RECORD EXTRACTS:
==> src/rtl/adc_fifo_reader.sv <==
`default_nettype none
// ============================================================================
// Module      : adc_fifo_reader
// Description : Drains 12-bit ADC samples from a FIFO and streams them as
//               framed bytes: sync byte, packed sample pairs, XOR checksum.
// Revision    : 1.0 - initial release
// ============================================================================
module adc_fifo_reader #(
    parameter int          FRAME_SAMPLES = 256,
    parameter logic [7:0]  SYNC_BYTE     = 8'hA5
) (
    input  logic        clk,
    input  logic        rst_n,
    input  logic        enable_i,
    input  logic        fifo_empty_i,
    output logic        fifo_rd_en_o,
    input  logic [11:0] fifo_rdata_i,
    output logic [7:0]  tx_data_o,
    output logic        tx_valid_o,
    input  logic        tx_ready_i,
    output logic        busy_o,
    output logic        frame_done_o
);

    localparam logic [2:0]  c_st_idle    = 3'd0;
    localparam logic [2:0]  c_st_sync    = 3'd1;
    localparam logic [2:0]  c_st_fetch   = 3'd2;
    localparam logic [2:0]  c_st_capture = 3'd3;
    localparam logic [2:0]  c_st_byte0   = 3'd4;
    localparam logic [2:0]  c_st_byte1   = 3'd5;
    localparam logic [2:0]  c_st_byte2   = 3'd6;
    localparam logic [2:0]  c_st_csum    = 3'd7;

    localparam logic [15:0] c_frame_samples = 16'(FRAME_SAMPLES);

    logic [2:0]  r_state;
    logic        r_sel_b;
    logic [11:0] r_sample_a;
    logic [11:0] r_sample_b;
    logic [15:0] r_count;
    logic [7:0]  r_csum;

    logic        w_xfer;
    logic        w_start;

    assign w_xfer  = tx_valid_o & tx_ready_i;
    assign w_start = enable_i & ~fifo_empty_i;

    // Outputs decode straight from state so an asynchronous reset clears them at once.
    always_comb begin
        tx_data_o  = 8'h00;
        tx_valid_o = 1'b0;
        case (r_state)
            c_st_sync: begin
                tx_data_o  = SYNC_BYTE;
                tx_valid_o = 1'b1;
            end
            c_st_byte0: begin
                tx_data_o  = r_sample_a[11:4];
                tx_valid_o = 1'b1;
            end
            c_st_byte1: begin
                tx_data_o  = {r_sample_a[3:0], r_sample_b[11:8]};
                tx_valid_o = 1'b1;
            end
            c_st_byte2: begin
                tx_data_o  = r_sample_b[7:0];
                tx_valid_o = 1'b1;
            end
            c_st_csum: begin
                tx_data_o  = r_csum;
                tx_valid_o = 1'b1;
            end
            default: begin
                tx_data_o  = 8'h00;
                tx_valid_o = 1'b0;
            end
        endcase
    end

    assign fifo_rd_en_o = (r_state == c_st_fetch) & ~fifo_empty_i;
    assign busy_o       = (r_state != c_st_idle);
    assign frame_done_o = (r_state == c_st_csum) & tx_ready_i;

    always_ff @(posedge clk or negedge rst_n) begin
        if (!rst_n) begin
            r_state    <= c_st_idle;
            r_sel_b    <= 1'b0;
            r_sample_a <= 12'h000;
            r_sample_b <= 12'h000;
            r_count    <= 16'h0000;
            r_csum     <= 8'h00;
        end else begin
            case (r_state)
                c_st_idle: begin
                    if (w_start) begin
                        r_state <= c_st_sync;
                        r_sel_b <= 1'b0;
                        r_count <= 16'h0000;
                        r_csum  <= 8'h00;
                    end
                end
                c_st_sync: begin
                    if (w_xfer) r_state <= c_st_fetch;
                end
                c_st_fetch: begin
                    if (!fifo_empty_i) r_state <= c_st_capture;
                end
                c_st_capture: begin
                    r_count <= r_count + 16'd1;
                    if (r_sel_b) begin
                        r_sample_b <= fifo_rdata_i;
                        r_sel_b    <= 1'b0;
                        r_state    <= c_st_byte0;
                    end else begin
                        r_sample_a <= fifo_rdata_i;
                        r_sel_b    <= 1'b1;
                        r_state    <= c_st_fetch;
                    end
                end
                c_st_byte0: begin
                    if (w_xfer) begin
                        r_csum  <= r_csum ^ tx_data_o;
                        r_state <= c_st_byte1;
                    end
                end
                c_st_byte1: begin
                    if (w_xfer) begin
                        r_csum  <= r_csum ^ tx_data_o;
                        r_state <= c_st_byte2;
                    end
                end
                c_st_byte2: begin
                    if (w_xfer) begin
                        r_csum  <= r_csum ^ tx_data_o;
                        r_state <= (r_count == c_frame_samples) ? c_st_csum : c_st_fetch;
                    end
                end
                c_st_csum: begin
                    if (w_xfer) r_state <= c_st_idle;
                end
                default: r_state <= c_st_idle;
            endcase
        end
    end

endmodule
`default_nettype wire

--

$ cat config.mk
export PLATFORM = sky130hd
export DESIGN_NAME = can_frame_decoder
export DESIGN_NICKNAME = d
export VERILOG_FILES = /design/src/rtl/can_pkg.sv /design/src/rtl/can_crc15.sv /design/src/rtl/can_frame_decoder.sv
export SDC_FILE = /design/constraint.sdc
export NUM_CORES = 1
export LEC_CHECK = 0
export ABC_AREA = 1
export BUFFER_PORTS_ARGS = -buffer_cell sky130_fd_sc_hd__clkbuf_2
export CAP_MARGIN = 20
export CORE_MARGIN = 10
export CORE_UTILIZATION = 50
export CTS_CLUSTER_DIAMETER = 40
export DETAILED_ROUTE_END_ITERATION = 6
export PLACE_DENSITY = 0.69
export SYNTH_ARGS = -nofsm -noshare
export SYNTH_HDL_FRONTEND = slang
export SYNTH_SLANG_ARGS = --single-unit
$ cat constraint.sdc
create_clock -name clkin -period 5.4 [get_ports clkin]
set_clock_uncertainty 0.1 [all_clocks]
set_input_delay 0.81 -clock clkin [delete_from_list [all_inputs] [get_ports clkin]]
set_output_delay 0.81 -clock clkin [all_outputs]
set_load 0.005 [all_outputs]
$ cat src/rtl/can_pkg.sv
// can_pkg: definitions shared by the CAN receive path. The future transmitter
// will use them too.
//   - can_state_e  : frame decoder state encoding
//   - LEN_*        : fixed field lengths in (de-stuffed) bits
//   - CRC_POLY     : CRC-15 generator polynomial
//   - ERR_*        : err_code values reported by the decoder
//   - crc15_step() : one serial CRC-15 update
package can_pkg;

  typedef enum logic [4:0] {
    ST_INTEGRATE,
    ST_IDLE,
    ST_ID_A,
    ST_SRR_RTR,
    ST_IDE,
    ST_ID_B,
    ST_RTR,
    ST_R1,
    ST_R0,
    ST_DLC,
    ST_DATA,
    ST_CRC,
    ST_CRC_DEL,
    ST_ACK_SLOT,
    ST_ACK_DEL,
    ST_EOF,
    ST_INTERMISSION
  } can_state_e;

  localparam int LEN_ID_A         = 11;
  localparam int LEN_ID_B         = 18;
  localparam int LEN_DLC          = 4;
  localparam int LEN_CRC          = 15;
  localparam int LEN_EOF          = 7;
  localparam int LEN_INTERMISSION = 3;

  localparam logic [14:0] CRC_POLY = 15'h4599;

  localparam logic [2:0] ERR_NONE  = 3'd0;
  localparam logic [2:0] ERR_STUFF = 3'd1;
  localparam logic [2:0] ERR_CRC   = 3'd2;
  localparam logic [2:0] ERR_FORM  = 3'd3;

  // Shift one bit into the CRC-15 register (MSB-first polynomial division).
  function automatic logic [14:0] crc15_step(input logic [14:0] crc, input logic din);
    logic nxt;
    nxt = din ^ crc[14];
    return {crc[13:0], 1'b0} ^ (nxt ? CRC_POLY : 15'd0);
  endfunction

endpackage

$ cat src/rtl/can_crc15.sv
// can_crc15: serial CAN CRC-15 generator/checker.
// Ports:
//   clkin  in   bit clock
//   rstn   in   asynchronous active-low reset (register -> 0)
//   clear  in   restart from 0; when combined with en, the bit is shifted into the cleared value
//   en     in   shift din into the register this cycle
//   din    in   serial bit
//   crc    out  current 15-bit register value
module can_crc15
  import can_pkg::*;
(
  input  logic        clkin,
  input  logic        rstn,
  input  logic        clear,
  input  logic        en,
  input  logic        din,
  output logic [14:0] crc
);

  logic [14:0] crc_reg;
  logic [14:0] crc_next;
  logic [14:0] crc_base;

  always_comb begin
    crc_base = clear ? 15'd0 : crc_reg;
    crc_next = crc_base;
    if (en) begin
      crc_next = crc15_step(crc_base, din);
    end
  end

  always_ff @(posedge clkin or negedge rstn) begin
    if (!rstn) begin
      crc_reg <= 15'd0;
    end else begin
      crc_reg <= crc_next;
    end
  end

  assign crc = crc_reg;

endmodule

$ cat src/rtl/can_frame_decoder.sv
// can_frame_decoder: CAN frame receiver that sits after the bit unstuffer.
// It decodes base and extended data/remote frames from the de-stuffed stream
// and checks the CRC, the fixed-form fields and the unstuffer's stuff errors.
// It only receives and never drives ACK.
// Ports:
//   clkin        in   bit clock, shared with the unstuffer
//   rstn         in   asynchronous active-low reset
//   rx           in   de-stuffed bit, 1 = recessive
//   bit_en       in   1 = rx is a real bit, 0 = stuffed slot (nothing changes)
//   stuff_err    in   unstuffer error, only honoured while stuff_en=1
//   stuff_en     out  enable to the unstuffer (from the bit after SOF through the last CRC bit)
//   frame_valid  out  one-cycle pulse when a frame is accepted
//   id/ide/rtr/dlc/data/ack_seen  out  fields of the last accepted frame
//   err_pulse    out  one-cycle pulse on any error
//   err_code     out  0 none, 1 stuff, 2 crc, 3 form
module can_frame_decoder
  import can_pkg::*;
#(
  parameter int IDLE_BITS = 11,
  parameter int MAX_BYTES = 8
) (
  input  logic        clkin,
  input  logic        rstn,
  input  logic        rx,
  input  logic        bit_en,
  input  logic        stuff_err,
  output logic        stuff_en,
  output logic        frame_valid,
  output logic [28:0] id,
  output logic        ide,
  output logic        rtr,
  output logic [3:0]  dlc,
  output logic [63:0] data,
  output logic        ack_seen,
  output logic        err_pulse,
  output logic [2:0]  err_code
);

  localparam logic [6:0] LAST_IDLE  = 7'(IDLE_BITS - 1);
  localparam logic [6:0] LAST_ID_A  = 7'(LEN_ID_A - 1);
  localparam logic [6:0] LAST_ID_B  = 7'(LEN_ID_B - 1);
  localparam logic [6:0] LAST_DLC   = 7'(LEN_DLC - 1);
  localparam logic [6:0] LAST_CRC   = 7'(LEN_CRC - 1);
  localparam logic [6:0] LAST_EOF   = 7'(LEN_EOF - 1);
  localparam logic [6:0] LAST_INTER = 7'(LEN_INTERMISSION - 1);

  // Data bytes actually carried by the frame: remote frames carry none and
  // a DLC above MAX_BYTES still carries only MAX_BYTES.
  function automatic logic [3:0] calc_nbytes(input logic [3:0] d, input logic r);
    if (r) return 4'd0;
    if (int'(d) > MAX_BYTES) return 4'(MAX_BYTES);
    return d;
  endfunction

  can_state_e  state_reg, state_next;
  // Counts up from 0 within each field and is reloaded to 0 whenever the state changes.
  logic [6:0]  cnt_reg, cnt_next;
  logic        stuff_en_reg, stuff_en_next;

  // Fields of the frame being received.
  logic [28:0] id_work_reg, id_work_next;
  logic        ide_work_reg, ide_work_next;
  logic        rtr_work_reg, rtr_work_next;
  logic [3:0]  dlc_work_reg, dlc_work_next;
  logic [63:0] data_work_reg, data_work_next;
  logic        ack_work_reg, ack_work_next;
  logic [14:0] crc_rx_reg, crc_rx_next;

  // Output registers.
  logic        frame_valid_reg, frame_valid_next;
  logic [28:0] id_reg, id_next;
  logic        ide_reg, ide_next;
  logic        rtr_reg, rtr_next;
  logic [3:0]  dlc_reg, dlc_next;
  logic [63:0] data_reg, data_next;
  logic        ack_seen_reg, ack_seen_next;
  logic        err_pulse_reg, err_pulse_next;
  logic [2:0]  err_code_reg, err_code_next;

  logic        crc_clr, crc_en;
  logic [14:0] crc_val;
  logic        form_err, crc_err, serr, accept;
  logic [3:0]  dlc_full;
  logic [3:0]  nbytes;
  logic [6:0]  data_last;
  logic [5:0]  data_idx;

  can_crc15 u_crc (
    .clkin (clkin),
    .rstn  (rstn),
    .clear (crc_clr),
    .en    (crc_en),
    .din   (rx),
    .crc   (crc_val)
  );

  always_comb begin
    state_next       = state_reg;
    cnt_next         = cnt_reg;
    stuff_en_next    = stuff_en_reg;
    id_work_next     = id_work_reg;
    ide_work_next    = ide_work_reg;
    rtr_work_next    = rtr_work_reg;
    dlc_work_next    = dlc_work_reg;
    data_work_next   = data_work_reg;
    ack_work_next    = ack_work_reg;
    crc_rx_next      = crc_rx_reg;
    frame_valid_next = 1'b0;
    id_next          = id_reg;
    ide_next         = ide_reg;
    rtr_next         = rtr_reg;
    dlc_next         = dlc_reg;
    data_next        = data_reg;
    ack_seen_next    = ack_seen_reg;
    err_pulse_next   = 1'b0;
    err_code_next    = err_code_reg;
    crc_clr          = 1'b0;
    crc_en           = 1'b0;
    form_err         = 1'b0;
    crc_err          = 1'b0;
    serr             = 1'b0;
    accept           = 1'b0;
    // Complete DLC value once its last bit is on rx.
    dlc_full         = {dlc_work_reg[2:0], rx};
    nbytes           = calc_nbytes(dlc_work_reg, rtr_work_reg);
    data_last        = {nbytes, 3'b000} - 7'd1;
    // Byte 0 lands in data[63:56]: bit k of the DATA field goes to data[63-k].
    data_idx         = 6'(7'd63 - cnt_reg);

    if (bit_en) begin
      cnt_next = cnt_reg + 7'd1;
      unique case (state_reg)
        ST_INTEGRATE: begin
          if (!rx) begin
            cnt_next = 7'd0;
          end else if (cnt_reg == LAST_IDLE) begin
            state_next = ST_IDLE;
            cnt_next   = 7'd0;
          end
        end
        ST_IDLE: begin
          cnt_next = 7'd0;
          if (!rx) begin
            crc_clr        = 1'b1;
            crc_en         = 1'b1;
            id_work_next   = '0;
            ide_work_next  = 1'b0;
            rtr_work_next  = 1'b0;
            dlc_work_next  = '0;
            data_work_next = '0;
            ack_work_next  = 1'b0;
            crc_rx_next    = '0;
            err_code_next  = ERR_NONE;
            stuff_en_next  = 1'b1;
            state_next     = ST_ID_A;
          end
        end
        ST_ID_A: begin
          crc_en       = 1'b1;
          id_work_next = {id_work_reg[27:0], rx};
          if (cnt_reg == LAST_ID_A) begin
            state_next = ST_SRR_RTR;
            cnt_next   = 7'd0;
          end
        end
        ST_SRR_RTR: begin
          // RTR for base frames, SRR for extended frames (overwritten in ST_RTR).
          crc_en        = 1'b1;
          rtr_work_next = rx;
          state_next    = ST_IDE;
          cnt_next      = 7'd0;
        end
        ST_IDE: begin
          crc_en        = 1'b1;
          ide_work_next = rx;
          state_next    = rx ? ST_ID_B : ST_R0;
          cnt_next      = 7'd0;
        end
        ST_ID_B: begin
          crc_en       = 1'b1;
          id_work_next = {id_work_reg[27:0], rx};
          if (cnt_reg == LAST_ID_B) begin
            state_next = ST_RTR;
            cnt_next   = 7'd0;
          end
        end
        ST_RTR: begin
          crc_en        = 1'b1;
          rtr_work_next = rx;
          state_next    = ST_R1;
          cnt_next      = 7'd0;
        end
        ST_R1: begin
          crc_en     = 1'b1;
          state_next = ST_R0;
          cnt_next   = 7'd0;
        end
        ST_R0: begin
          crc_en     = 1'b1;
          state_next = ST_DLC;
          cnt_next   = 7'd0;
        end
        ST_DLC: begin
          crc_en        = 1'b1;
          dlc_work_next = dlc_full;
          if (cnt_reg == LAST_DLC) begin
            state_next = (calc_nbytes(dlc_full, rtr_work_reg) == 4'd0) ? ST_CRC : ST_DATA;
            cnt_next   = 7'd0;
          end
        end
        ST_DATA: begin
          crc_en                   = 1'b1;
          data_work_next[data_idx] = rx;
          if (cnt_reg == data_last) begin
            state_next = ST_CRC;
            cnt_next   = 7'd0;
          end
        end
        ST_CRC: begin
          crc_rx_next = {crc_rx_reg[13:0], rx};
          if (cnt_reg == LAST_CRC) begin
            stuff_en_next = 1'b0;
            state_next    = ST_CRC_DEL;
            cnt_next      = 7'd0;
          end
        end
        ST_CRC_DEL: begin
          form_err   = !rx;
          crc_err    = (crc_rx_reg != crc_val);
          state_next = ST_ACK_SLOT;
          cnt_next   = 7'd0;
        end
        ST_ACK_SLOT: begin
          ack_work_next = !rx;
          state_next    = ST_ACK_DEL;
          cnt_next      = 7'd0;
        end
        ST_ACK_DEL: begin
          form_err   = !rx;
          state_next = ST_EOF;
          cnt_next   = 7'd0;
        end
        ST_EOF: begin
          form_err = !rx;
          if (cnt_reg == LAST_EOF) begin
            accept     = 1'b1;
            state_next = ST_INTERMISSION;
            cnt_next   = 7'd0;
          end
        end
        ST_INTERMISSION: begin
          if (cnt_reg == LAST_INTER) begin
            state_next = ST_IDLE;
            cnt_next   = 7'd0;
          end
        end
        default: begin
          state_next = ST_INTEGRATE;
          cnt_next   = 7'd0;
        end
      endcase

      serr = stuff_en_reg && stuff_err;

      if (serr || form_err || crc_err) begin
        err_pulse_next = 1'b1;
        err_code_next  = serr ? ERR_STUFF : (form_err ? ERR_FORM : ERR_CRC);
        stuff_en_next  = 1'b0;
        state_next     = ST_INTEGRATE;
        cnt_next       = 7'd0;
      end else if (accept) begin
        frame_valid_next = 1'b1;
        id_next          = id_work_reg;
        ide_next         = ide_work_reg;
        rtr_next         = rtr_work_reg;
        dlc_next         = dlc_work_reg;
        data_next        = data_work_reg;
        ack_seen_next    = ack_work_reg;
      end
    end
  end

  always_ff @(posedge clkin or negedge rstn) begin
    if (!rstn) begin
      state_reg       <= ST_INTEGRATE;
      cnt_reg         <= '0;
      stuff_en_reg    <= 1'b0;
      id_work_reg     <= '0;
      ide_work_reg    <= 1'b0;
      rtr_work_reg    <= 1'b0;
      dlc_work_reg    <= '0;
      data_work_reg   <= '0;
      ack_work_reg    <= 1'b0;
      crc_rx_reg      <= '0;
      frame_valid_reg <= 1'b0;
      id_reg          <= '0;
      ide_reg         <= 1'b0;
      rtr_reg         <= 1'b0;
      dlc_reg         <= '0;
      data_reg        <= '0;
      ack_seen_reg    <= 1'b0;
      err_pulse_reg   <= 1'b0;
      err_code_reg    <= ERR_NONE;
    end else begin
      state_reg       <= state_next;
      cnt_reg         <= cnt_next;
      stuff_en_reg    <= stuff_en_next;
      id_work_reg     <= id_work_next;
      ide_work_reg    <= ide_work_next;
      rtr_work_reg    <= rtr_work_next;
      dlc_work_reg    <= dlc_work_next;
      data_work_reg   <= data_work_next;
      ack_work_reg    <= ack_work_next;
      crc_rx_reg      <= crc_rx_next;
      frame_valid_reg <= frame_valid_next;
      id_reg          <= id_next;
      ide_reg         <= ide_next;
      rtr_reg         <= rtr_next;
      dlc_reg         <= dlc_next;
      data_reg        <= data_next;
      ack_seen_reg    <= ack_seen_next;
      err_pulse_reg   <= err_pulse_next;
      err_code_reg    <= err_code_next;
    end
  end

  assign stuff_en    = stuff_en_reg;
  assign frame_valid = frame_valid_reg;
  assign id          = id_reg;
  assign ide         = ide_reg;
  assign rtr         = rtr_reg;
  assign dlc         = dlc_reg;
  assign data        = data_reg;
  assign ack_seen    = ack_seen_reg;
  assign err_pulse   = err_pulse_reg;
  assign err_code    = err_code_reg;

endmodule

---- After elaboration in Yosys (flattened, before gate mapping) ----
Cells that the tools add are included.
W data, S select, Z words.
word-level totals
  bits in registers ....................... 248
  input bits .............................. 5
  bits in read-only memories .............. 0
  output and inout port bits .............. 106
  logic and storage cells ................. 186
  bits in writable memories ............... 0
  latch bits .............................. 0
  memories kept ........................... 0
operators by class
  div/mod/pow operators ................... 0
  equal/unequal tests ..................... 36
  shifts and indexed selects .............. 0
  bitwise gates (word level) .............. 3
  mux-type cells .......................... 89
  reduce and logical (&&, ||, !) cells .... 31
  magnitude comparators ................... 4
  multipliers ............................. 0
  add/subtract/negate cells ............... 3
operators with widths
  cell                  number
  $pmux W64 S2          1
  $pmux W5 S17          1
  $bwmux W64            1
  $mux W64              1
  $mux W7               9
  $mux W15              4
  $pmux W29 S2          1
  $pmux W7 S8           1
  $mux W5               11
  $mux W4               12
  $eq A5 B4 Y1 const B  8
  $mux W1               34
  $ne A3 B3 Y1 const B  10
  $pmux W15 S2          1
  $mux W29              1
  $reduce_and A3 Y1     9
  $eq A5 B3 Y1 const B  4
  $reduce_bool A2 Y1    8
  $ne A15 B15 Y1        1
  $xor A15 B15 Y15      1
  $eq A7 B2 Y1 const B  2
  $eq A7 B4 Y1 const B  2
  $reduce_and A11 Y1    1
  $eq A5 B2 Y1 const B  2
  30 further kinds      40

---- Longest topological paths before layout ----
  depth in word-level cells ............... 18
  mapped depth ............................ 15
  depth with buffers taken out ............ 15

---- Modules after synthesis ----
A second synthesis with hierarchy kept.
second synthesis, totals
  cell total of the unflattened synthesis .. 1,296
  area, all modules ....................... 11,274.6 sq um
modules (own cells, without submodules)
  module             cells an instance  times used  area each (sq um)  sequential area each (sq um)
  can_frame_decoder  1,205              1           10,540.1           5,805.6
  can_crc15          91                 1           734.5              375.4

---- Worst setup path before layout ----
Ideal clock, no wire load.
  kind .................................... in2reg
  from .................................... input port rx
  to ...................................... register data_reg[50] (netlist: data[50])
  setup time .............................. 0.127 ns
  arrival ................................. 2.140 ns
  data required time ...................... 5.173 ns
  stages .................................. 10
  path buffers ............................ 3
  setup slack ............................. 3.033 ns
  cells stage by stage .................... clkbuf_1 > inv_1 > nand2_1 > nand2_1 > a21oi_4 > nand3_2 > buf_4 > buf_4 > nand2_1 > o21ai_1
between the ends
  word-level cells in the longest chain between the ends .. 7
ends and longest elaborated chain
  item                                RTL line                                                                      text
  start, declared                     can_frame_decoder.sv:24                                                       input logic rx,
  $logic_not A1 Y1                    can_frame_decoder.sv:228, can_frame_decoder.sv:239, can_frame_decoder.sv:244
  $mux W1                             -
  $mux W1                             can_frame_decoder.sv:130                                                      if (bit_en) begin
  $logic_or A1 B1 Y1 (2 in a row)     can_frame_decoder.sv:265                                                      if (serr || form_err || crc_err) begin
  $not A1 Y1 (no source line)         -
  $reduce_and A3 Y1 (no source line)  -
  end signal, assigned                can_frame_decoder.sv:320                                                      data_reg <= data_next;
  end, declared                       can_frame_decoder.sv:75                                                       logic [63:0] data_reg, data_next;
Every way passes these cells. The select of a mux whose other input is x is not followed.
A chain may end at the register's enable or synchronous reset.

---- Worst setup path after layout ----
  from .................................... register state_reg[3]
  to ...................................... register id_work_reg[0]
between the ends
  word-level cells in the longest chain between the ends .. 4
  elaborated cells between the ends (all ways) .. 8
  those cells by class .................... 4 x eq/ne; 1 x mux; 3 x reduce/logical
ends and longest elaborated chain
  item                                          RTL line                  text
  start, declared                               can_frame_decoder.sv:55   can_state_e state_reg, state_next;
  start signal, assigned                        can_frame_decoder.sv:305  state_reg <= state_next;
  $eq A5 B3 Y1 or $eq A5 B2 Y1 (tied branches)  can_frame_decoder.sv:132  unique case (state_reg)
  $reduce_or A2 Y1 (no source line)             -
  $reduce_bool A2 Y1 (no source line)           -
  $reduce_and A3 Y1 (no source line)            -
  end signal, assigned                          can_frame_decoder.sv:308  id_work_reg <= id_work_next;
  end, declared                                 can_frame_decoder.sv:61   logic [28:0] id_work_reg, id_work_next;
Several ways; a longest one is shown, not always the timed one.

...

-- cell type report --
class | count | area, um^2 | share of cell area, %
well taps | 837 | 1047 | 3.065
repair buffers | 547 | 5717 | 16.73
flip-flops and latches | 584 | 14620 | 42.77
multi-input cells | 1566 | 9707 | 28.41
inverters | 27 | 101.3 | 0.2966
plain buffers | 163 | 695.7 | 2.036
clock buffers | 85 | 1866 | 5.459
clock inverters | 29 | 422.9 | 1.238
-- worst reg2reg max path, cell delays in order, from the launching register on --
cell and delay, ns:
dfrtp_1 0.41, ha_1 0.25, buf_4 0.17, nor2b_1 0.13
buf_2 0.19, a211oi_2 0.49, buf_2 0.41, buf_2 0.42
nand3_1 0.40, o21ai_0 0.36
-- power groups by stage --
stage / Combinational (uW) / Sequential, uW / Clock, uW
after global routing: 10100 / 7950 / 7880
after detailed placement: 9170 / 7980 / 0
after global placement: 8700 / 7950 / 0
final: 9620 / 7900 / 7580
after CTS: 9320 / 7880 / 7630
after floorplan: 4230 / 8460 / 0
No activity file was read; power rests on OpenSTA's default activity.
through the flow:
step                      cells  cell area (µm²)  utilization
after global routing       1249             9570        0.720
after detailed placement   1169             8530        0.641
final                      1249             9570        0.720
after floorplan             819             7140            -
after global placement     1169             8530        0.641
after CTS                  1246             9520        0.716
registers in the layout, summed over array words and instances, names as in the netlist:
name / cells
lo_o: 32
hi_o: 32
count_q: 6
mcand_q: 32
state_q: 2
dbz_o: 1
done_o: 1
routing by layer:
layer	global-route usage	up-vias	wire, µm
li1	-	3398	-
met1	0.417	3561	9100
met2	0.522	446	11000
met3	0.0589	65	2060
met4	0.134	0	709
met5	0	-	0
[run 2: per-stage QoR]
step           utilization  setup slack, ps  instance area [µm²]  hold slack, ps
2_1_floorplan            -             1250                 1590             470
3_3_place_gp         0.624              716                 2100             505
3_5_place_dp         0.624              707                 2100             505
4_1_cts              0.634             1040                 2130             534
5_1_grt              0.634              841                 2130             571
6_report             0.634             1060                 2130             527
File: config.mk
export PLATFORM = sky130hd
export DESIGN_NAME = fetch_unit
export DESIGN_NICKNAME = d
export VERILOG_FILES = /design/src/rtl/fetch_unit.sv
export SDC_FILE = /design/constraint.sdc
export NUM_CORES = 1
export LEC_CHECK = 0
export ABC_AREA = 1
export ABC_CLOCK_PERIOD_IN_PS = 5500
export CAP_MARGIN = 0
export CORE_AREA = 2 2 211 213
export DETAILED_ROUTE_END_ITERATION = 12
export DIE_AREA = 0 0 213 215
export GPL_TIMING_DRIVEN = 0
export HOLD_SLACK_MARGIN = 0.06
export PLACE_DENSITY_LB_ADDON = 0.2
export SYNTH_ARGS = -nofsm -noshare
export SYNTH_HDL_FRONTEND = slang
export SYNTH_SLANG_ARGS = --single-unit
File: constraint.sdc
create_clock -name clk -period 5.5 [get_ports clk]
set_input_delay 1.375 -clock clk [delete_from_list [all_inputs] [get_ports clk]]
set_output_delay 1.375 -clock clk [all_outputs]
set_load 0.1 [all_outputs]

WHAT NEEDS TO BE DONE: Whenever a line in the material contains the word "final", copy that line.

WRITTEN REPLY:
final: 9620 / 7900 / 7580
final                      1249             9570        0.720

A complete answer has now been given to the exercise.